THE RECORDS Block Start

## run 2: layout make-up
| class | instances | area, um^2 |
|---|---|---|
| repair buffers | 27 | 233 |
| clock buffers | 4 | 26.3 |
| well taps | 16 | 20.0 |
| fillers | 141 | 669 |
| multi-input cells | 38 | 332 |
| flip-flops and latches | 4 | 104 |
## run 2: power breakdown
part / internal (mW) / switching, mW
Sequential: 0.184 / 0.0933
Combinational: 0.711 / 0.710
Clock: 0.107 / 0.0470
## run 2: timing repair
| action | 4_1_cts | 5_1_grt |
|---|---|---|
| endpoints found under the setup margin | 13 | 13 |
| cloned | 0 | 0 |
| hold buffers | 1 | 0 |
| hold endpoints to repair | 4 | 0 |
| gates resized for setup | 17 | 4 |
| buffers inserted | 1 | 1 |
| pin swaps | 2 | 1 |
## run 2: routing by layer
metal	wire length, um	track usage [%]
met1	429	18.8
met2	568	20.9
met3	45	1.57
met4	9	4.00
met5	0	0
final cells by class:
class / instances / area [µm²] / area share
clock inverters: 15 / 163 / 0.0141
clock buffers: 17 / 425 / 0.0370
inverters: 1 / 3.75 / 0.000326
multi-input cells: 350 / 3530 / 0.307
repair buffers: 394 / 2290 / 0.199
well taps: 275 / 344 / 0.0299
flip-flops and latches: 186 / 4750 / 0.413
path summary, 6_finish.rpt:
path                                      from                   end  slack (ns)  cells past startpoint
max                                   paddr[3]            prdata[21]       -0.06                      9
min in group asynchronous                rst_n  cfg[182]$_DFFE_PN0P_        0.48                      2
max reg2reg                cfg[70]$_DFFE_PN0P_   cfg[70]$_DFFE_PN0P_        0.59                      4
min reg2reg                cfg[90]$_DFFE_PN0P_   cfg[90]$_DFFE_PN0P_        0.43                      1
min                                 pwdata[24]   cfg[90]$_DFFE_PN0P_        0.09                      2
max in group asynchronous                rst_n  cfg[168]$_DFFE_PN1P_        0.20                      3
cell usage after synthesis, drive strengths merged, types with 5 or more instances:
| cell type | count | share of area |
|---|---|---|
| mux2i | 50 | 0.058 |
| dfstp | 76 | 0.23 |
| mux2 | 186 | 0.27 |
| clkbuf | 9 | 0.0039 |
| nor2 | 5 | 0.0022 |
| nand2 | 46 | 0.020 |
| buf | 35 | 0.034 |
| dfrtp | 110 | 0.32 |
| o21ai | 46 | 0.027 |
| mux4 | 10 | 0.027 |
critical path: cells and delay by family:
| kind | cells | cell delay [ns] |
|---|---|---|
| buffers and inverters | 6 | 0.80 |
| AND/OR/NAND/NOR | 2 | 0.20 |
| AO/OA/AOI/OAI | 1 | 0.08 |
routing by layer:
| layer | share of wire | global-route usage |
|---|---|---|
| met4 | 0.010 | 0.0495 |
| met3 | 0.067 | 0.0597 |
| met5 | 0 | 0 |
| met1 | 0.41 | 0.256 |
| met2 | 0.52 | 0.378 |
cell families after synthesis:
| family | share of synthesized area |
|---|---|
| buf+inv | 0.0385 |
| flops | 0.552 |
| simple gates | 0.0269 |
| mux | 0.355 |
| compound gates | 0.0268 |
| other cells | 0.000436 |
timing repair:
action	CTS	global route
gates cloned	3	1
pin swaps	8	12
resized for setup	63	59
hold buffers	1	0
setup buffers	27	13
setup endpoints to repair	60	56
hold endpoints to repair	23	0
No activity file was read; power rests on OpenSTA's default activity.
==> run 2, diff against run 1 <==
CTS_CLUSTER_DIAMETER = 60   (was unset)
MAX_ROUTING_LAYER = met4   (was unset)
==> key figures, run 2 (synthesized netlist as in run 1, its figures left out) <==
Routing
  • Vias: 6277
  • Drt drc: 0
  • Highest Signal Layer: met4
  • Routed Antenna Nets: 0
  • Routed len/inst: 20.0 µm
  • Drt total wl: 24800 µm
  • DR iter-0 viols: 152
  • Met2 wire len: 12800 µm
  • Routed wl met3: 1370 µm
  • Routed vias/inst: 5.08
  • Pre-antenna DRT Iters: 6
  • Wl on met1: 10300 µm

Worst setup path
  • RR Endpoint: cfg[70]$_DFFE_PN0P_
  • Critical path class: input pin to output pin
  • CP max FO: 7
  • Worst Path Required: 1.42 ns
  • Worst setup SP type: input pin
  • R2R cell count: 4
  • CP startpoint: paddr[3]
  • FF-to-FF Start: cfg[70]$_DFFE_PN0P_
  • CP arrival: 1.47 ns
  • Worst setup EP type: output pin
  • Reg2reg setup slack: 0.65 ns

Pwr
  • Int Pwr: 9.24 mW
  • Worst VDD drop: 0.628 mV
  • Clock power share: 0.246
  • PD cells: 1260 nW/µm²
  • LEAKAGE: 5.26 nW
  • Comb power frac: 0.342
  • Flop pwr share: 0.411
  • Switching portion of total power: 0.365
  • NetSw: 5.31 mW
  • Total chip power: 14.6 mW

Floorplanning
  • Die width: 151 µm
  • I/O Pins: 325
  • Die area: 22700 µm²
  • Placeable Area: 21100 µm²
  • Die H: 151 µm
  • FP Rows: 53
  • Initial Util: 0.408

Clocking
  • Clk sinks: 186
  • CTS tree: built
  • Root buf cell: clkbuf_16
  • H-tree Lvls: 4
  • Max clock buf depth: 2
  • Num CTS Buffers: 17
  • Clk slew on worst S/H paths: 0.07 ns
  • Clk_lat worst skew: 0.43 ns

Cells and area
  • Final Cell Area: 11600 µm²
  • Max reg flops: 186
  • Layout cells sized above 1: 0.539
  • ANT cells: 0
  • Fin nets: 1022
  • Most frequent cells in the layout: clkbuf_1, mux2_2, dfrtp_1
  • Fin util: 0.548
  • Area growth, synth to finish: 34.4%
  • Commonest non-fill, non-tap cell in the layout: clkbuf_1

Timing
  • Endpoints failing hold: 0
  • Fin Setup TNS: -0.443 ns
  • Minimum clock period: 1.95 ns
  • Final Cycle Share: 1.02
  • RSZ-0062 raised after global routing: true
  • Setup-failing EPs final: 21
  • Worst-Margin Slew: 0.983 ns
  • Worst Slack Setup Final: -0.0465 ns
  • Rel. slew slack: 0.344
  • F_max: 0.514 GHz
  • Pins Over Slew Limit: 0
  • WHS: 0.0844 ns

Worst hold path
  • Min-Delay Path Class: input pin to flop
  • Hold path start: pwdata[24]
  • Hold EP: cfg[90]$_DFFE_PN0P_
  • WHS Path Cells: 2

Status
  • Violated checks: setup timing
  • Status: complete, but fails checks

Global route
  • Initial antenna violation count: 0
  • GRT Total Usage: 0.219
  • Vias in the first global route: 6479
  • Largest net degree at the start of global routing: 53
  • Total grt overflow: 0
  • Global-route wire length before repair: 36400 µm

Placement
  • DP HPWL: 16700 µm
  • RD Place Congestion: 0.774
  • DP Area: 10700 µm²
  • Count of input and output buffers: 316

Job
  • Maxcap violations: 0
`src/fwupd_pkg.sv`:
```
`timescale 1ns / 1ps
// Shared types, codes and constants of the firmware update session controller.
// Depends on nothing; every other file imports it.
package fwupd_pkg;

    localparam int CFG_IDX_W  = 3;
    localparam int CFG_DATA_W = 24;

    // Input operation codes
    typedef logic [1:0] t_op;
    localparam t_op OP_BYTE = 2'd0;
    localparam t_op OP_PKT  = 2'd1;
    localparam t_op OP_TICK = 2'd2;

    // Reply codes
    typedef logic [2:0] t_reply;
    localparam t_reply RPL_NONE   = 3'd0;
    localparam t_reply RPL_SYNCED = 3'd1;
    localparam t_reply RPL_ACK    = 3'd2;
    localparam t_reply RPL_NACK   = 3'd3;
    localparam t_reply RPL_DONE   = 3'd4;

    // Configuration register indexes
    typedef logic [CFG_IDX_W-1:0] t_cfg_idx;
    localparam t_cfg_idx CFG_TIMEOUT_TICKS = 3'd0;
    localparam t_cfg_idx CFG_MAX_IMAGE     = 3'd1;
    localparam t_cfg_idx CFG_DEVICE_IDENT  = 3'd2;
    localparam t_cfg_idx CFG_REQUEST_LEN   = 3'd3;
    localparam t_cfg_idx CFG_SIZE_PKT_LEN  = 3'd4;
    localparam t_cfg_idx CFG_REQUEST_CODE  = 3'd5;
    localparam t_cfg_idx CFG_SIZE_CODE     = 3'd6;

    // Reset values of the configuration registers
    localparam logic [15:0] RST_TIMEOUT_TICKS = 16'd2000;
    localparam logic [23:0] RST_MAX_IMAGE     = 24'd65536;
    localparam logic [7:0]  RST_DEVICE_IDENT  = 8'd0;
    localparam logic [7:0]  RST_REQUEST_LEN   = 8'd1;
    localparam logic [7:0]  RST_SIZE_PKT_LEN  = 8'd5;
    localparam logic [7:0]  RST_REQUEST_CODE  = 8'd0;
    localparam logic [7:0]  RST_SIZE_CODE     = 8'd1;

    // "F103" as it sits in the four-byte window, oldest byte lowest
    localparam logic [31:0] SYNC_PATTERN = 32'h3330_3146;

    typedef struct packed {
        logic [15:0] timeout_ticks;
        logic [23:0] max_image_bytes;
        logic [7:0]  device_ident;
        logic [7:0]  request_len;
        logic [7:0]  size_pkt_len;
        logic [7:0]  request_code;
        logic [7:0]  size_code;
    } t_cfg;

    typedef struct packed {
        t_op         op;
        logic [7:0]  rx_byte;
        logic        pkt_is_data;
        logic [7:0]  pkt_length;
        logic [7:0]  pkt_first_byte;
        logic [31:0] pkt_size_word;
    } t_in_item;

    typedef struct packed {
        t_reply      reply;
        logic [7:0]  reply_payload;
        logic        erase_app;
        logic        load_iv;
        logic        write_flash;
        logic        decrypt;
        logic [23:0] write_offset;
        logic [7:0]  write_length;
        logic        finished;
    } t_out_item;

endpackage

```
`src/fwupd_ifs.sv`:
```
`timescale 1ns / 1ps
// Valid/ready channel interfaces for input items and result items.
// Depends on fwupd_pkg.
interface fwupd_in_if;
    import fwupd_pkg::*;
    logic        valid;
    logic        ready;
    t_op         op;
    logic [7:0]  rx_byte;
    logic        pkt_is_data;
    logic [7:0]  pkt_length;
    logic [7:0]  pkt_first_byte;
    logic [31:0] pkt_size_word;

    modport source (output valid, op, rx_byte, pkt_is_data, pkt_length, pkt_first_byte,
                    pkt_size_word, input ready);
    modport sink (input valid, op, rx_byte, pkt_is_data, pkt_length, pkt_first_byte,
                  pkt_size_word, output ready);
endinterface

interface fwupd_res_if;
    import fwupd_pkg::*;
    logic        valid;
    logic        ready;
    t_reply      reply;
    logic [7:0]  reply_payload;
    logic        erase_app;
    logic        load_iv;
    logic        write_flash;
    logic        decrypt;
    logic [23:0] write_offset;
    logic [7:0]  write_length;
    logic        finished;

    modport source (output valid, reply, reply_payload, erase_app, load_iv, write_flash,
                    decrypt, write_offset, write_length, finished, input ready);
    modport sink (input valid, reply, reply_payload, erase_app, load_iv, write_flash,
                  decrypt, write_offset, write_length, finished, output ready);
endinterface

```
`src/firmware_update_session_fsm.sv`:
```
`timescale 1ns / 1ps
// Firmware update session controller, top level.
// An item is held in the input register, then any result in the result register.
// One item per cycle while the sink is ready: the input register refills as the
// session logic takes its item, the result register frees as the sink takes one.
// Reset (i_rst_n low, synchronous): session back to sync wait, counters and window
// cleared, configuration registers to their defaults, both channels empty.
module firmware_update_session_fsm (
    input  logic                             i_clk,
    input  logic                             i_rst_n,
    input  logic                             i_cfg_we,
    input  fwupd_pkg::t_cfg_idx              i_cfg_idx,
    input  logic [fwupd_pkg::CFG_DATA_W-1:0] i_cfg_data,
    fwupd_in_if.sink                         i_item,
    fwupd_res_if.source                      o_res
);
    import fwupd_pkg::*;

    t_cfg      cfg;
    t_in_item  in_item;
    t_in_item  held_item;
    t_out_item res_next;
    t_out_item res_held;
    logic      in_ready;
    logic      held_valid;
    logic      res_next_valid;
    logic      out_free;
    logic      go;
    logic      out_valid;

    // Gather the input channel into one item
    assign in_item = '{
        op:             i_item.op,
        rx_byte:        i_item.rx_byte,
        pkt_is_data:    i_item.pkt_is_data,
        pkt_length:     i_item.pkt_length,
        pkt_first_byte: i_item.pkt_first_byte,
        pkt_size_word:  i_item.pkt_size_word
    };
    assign i_item.ready = in_ready;

    // Advance the held item whenever the result register can take its result
    assign go = held_valid && out_free;

    fwupd_cfg u_cfg (
        .i_clk   (i_clk),
        .i_rst_n (i_rst_n),
        .i_we    (i_cfg_we),
        .i_idx   (i_cfg_idx),
        .i_data  (i_cfg_data),
        .o_cfg   (cfg)
    );

    fwupd_in_reg u_in_reg (
        .i_clk   (i_clk),
        .i_rst_n (i_rst_n),
        .i_valid (i_item.valid),
        .o_ready (in_ready),
        .i_item  (in_item),
        .i_take  (go),
        .o_valid (held_valid),
        .o_item  (held_item)
    );

    fwupd_session u_session (
        .i_clk       (i_clk),
        .i_rst_n     (i_rst_n),
        .i_go        (go),
        .i_item      (held_item),
        .i_cfg       (cfg),
        .o_res_valid (res_next_valid),
        .o_res       (res_next)
    );

    fwupd_out_reg u_out_reg (
        .i_clk       (i_clk),
        .i_rst_n     (i_rst_n),
        .i_load      (go),
        .i_res_valid (res_next_valid),
        .i_res       (res_next),
        .i_ready     (o_res.ready),
        .o_free      (out_free),
        .o_valid     (out_valid),
        .o_res       (res_held)
    );

    // Spread the held result onto the output channel
    assign o_res.valid         = out_valid;
    assign o_res.reply         = res_held.reply;
    assign o_res.reply_payload = res_held.reply_payload;
    assign o_res.erase_app     = res_held.erase_app;
    assign o_res.load_iv       = res_held.load_iv;
    assign o_res.write_flash   = res_held.write_flash;
    assign o_res.decrypt       = res_held.decrypt;
    assign o_res.write_offset  = res_held.write_offset;
    assign o_res.write_length  = res_held.write_length;
    assign o_res.finished      = res_held.finished;

endmodule

```
`src/fwupd_cfg.sv`:
```
`timescale 1ns / 1ps
// Configuration register bank, written through a plain index/data port.
// Depends on fwupd_pkg.
module fwupd_cfg (
    input  logic                                i_clk,
    input  logic                                i_rst_n,
    input  logic                                i_we,
    input  fwupd_pkg::t_cfg_idx                 i_idx,
    input  logic [fwupd_pkg::CFG_DATA_W-1:0]    i_data,
    output fwupd_pkg::t_cfg                     o_cfg
);
    import fwupd_pkg::*;

    t_cfg r_cfg;

    always_ff @(posedge i_clk) begin
        if (!i_rst_n) begin
            r_cfg.timeout_ticks   <= RST_TIMEOUT_TICKS;
            r_cfg.max_image_bytes <= RST_MAX_IMAGE;
            r_cfg.device_ident    <= RST_DEVICE_IDENT;
            r_cfg.request_len     <= RST_REQUEST_LEN;
            r_cfg.size_pkt_len    <= RST_SIZE_PKT_LEN;
            r_cfg.request_code    <= RST_REQUEST_CODE;
            r_cfg.size_code       <= RST_SIZE_CODE;
        end else if (i_we) begin
            unique case (i_idx)
                CFG_TIMEOUT_TICKS: r_cfg.timeout_ticks   <= i_data[15:0];
                CFG_MAX_IMAGE:     r_cfg.max_image_bytes <= i_data[23:0];
                CFG_DEVICE_IDENT:  r_cfg.device_ident    <= i_data[7:0];
                CFG_REQUEST_LEN:   r_cfg.request_len     <= i_data[7:0];
                CFG_SIZE_PKT_LEN:  r_cfg.size_pkt_len    <= i_data[7:0];
                CFG_REQUEST_CODE:  r_cfg.request_code    <= i_data[7:0];
                CFG_SIZE_CODE:     r_cfg.size_code       <= i_data[7:0];
                default: ;
            endcase
        end
    end

    assign o_cfg = r_cfg;

endmodule

```
`src/fwupd_in_reg.sv`:
```
`timescale 1ns / 1ps
// Input register: holds one accepted item until the session logic takes it.
// Depends on fwupd_pkg.
module fwupd_in_reg (
    input  logic                i_clk,
    input  logic                i_rst_n,
    input  logic                i_valid,
    output logic                o_ready,
    input  fwupd_pkg::t_in_item i_item,
    input  logic                i_take,
    output logic                o_valid,
    output fwupd_pkg::t_in_item o_item
);
    import fwupd_pkg::*;

    logic     r_valid;
    t_in_item r_item;

    // Refill in the same cycle the held item moves on
    assign o_ready = !r_valid || i_take;

    always_ff @(posedge i_clk) begin
        if (!i_rst_n) begin
            r_valid <= 1'b0;
        end else if (i_valid && o_ready) begin
            r_valid <= 1'b1;
        end else if (i_take) begin
            r_valid <= 1'b0;
        end
    end

    always_ff @(posedge i_clk) begin
        if (i_valid && o_ready) begin
            r_item <= i_item;
        end
    end

    assign o_valid = r_valid;
    assign o_item  = r_item;

endmodule

```
`src/fwupd_session.sv`:
```
`timescale 1ns / 1ps
// Session state machine: sync window, timeout counter, size and offset tracking.
// Depends on fwupd_pkg.
module fwupd_session (
    input  logic                 i_clk,
    input  logic                 i_rst_n,
    input  logic                 i_go,
    input  fwupd_pkg::t_in_item  i_item,
    input  fwupd_pkg::t_cfg      i_cfg,
    output logic                 o_res_valid,
    output fwupd_pkg::t_out_item o_res
);
    import fwupd_pkg::*;

    typedef enum logic [2:0] {
        PH_SYNC,
        PH_REQUEST,
        PH_SIZE,
        PH_IV,
        PH_DATA,
        PH_DONE
    } t_phase;

    t_phase      r_phase, n_phase;
    logic [23:0] r_win, n_win;      // last three raw bytes, newest highest
    logic [15:0] r_idle, n_idle;
    logic [23:0] r_size, n_size;
    logic [23:0] r_done, n_done;

    logic [15:0] idle_inc;
    logic [31:0] window;
    logic [24:0] sum;
    logic [23:0] done_sat;
    logic        timed_out;

    assign idle_inc  = (r_idle == 16'hFFFF) ? r_idle : r_idle + 16'd1;
    assign timed_out = idle_inc >= i_cfg.timeout_ticks;
    assign window    = {i_item.rx_byte, r_win};
    assign sum       = {1'b0, r_done} + {17'd0, i_item.pkt_length};
    assign done_sat  = sum[24] ? 24'hFF_FFFF : sum[23:0];

    always_comb begin
        n_phase     = r_phase;
        n_win       = r_win;
        n_idle      = r_idle;
        n_size      = r_size;
        n_done      = r_done;
        o_res_valid = 1'b0;
        o_res       = '0;
        if (r_phase != PH_DONE) begin
            unique case (i_item.op)
                OP_TICK: begin
                    if (r_phase == PH_SYNC || r_phase == PH_REQUEST || r_phase == PH_SIZE) begin
                        n_idle = idle_inc;
                        if (timed_out) begin
                            // sync timeout ends with no reply code, later ones nack
                            n_phase        = PH_DONE;
                            o_res_valid    = 1'b1;
                            o_res.finished = 1'b1;
                            o_res.reply    = (r_phase == PH_SYNC) ? RPL_NONE : RPL_NACK;
                        end
                    end
                end
                OP_BYTE: begin
                    if (r_phase == PH_SYNC) begin
                        n_win = window[31:8];
                        if (window == SYNC_PATTERN) begin
                            n_idle              = '0;
                            n_phase             = PH_REQUEST;
                            o_res_valid         = 1'b1;
                            o_res.reply         = RPL_SYNCED;
                            o_res.reply_payload = i_cfg.device_ident;
                        end
                    end
                end
                OP_PKT: begin
                    unique case (r_phase)
                        PH_REQUEST: begin
                            o_res_valid = 1'b1;
                            if (i_item.pkt_length != i_cfg.request_len || i_item.pkt_is_data
                                || i_item.pkt_first_byte != i_cfg.request_code) begin
                                n_phase        = PH_DONE;
                                o_res.reply    = RPL_NACK;
                                o_res.finished = 1'b1;
                            end else begin
                                n_idle      = '0;
                                n_phase     = PH_SIZE;
                                o_res.reply = RPL_ACK;
                            end
                        end
                        PH_SIZE: begin
                            o_res_valid = 1'b1;
                            if (i_item.pkt_length != i_cfg.size_pkt_len || i_item.pkt_is_data
                                || i_item.pkt_first_byte != i_cfg.size_code
                                || i_item.pkt_size_word > {8'd0, i_cfg.max_image_bytes}) begin
                                n_phase        = PH_DONE;
                                o_res.reply    = RPL_NACK;
                                o_res.finished = 1'b1;
                            end else begin
                                n_size      = i_item.pkt_size_word[23:0];
                                n_idle      = '0;
                                n_phase     = PH_IV;
                                o_res.reply = RPL_ACK;
                            end
                        end
                        PH_IV, PH_DATA: begin
                            o_res_valid = 1'b1;
                            if (!i_item.pkt_is_data) begin
                                n_phase        = PH_DONE;
                                o_res.reply    = RPL_NACK;
                                o_res.finished = 1'b1;
                            end else begin
                                n_done             = done_sat;
                                o_res.write_flash  = 1'b1;
                                o_res.write_offset = r_done;
                                o_res.write_length = i_item.pkt_length;
                                if (r_phase == PH_IV) begin
                                    // IV packet: erase first, load the vector, store it
                                    n_phase         = PH_DATA;
                                    o_res.reply     = RPL_ACK;
                                    o_res.erase_app = 1'b1;
                                    o_res.load_iv   = 1'b1;
                                end else begin
                                    o_res.decrypt = 1'b1;
                                    if (done_sat < r_size) begin
                                        o_res.reply = RPL_ACK;
                                    end else begin
                                        n_phase        = PH_DONE;
                                        o_res.reply    = RPL_DONE;
                                        o_res.finished = 1'b1;
                                    end
                                end
                            end
                        end
                        default: ;
                    endcase
                end
                default: ;
            endcase
        end
    end

    always_ff @(posedge i_clk) begin
        if (!i_rst_n) begin
            r_phase <= PH_SYNC;
            r_win   <= '0;
            r_idle  <= '0;
            r_size  <= '0;
            r_done  <= '0;
        end else if (i_go) begin
            r_phase <= n_phase;
            r_win   <= n_win;
            r_idle  <= n_idle;
            r_size  <= n_size;
            r_done  <= n_done;
        end
    end

endmodule

```
`src/fwupd_out_reg.sv`:
```
`timescale 1ns / 1ps
// Result register: holds a finished result until the sink takes it.
// Depends on fwupd_pkg.
module fwupd_out_reg (
    input  logic                 i_clk,
    input  logic                 i_rst_n,
    input  logic                 i_load,
    input  logic                 i_res_valid,
    input  fwupd_pkg::t_out_item i_res,
    input  logic                 i_ready,
    output logic                 o_free,
    output logic                 o_valid,
    output fwupd_pkg::t_out_item o_res
);
    import fwupd_pkg::*;

    logic      r_valid;
    t_out_item r_res;

    assign o_free = !r_valid || i_ready;

    always_ff @(posedge i_clk) begin
        if (!i_rst_n) begin
            r_valid <= 1'b0;
        end else if (i_load) begin
            r_valid <= i_res_valid;
        end else if (i_ready) begin
            r_valid <= 1'b0;
        end
    end

    always_ff @(posedge i_clk) begin
        if (i_load && i_res_valid) begin
            r_res <= i_res;
        end
    end

    assign o_valid = r_valid;
    assign o_res   = r_res;

endmodule

```
`src/flat_wrapper.sv`:
```
// flat-port wrapper written by rule: the top's interface ports become plain ports
module firmware_update_session_fsm_flat import fwupd_pkg::*;
  (i_clk, i_rst_n, i_cfg_we, i_cfg_idx, i_cfg_data, i_item_valid, i_item_op, i_item_rx_byte, i_item_pkt_is_data, i_item_pkt_length, i_item_pkt_first_byte, i_item_pkt_size_word, i_item_ready, o_res_valid, o_res_reply, o_res_reply_payload, o_res_erase_app, o_res_load_iv, o_res_write_flash, o_res_decrypt, o_res_write_offset, o_res_write_length, o_res_finished, o_res_ready);
  fwupd_in_if i_item_i ();
  fwupd_res_if o_res_i ();
  input  logic i_clk;
  input  logic i_rst_n;
  input  logic i_cfg_we;
  input  fwupd_pkg::t_cfg_idx i_cfg_idx;
  input  logic [fwupd_pkg::CFG_DATA_W-1:0] i_cfg_data;
  input wire logic [$bits(i_item_i.valid)-1:0] i_item_valid;
  input wire logic [$bits(i_item_i.op)-1:0] i_item_op;
  input wire logic [$bits(i_item_i.rx_byte)-1:0] i_item_rx_byte;
  input wire logic [$bits(i_item_i.pkt_is_data)-1:0] i_item_pkt_is_data;
  input wire logic [$bits(i_item_i.pkt_length)-1:0] i_item_pkt_length;
  input wire logic [$bits(i_item_i.pkt_first_byte)-1:0] i_item_pkt_first_byte;
  input wire logic [$bits(i_item_i.pkt_size_word)-1:0] i_item_pkt_size_word;
  output wire logic [$bits(i_item_i.ready)-1:0] i_item_ready;
  output wire logic [$bits(o_res_i.valid)-1:0] o_res_valid;
  output wire logic [$bits(o_res_i.reply)-1:0] o_res_reply;
  output wire logic [$bits(o_res_i.reply_payload)-1:0] o_res_reply_payload;
  output wire logic [$bits(o_res_i.erase_app)-1:0] o_res_erase_app;
  output wire logic [$bits(o_res_i.load_iv)-1:0] o_res_load_iv;
  output wire logic [$bits(o_res_i.write_flash)-1:0] o_res_write_flash;
  output wire logic [$bits(o_res_i.decrypt)-1:0] o_res_decrypt;
  output wire logic [$bits(o_res_i.write_offset)-1:0] o_res_write_offset;
  output wire logic [$bits(o_res_i.write_length)-1:0] o_res_write_length;
  output wire logic [$bits(o_res_i.finished)-1:0] o_res_finished;
  input wire logic [$bits(o_res_i.ready)-1:0] o_res_ready;
  assign i_item_i.valid = i_item_valid;
  assign i_item_i.op = i_item_op;
  assign i_item_i.rx_byte = i_item_rx_byte;
  assign i_item_i.pkt_is_data = i_item_pkt_is_data;
  assign i_item_i.pkt_length = i_item_pkt_length;
  assign i_item_i.pkt_first_byte = i_item_pkt_first_byte;
  assign i_item_i.pkt_size_word = i_item_pkt_size_word;
  assign i_item_ready = i_item_i.ready;
  assign o_res_valid = o_res_i.valid;
  assign o_res_reply = o_res_i.reply;
  assign o_res_reply_payload = o_res_i.reply_payload;
  assign o_res_erase_app = o_res_i.erase_app;
  assign o_res_load_iv = o_res_i.load_iv;
  assign o_res_write_flash = o_res_i.write_flash;
  assign o_res_decrypt = o_res_i.decrypt;
  assign o_res_write_offset = o_res_i.write_offset;
  assign o_res_write_length = o_res_i.write_length;
  assign o_res_finished = o_res_i.finished;
  assign o_res_i.ready = o_res_ready;
  firmware_update_session_fsm u_core (.i_clk(i_clk), .i_rst_n(i_rst_n), .i_cfg_we(i_cfg_we), .i_cfg_idx(i_cfg_idx), .i_cfg_data(i_cfg_data), .i_item(i_item_i), .o_res(o_res_i));
endmodule
```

THE RECORDS Block End

Copy exactly the stretch of data above from the line with "5 | 0.0022 |" through the line with "0.41 | 0.256 |", and omit all other lines.

| nor2 | 5 | 0.0022 |
| nand2 | 46 | 0.020 |
| buf | 35 | 0.034 |
| dfrtp | 110 | 0.32 |
| o21ai | 46 | 0.027 |
| mux4 | 10 | 0.027 |
critical path: cells and delay by family:
| kind | cells | cell delay [ns] |
|---|---|---|
| buffers and inverters | 6 | 0.80 |
| AND/OR/NAND/NOR | 2 | 0.20 |
| AO/OA/AOI/OAI | 1 | 0.08 |
routing by layer:
| layer | share of wire | global-route usage |
|---|---|---|
| met4 | 0.010 | 0.0495 |
| met3 | 0.067 | 0.0597 |
| met5 | 0 | 0 |
| met1 | 0.41 | 0.256 |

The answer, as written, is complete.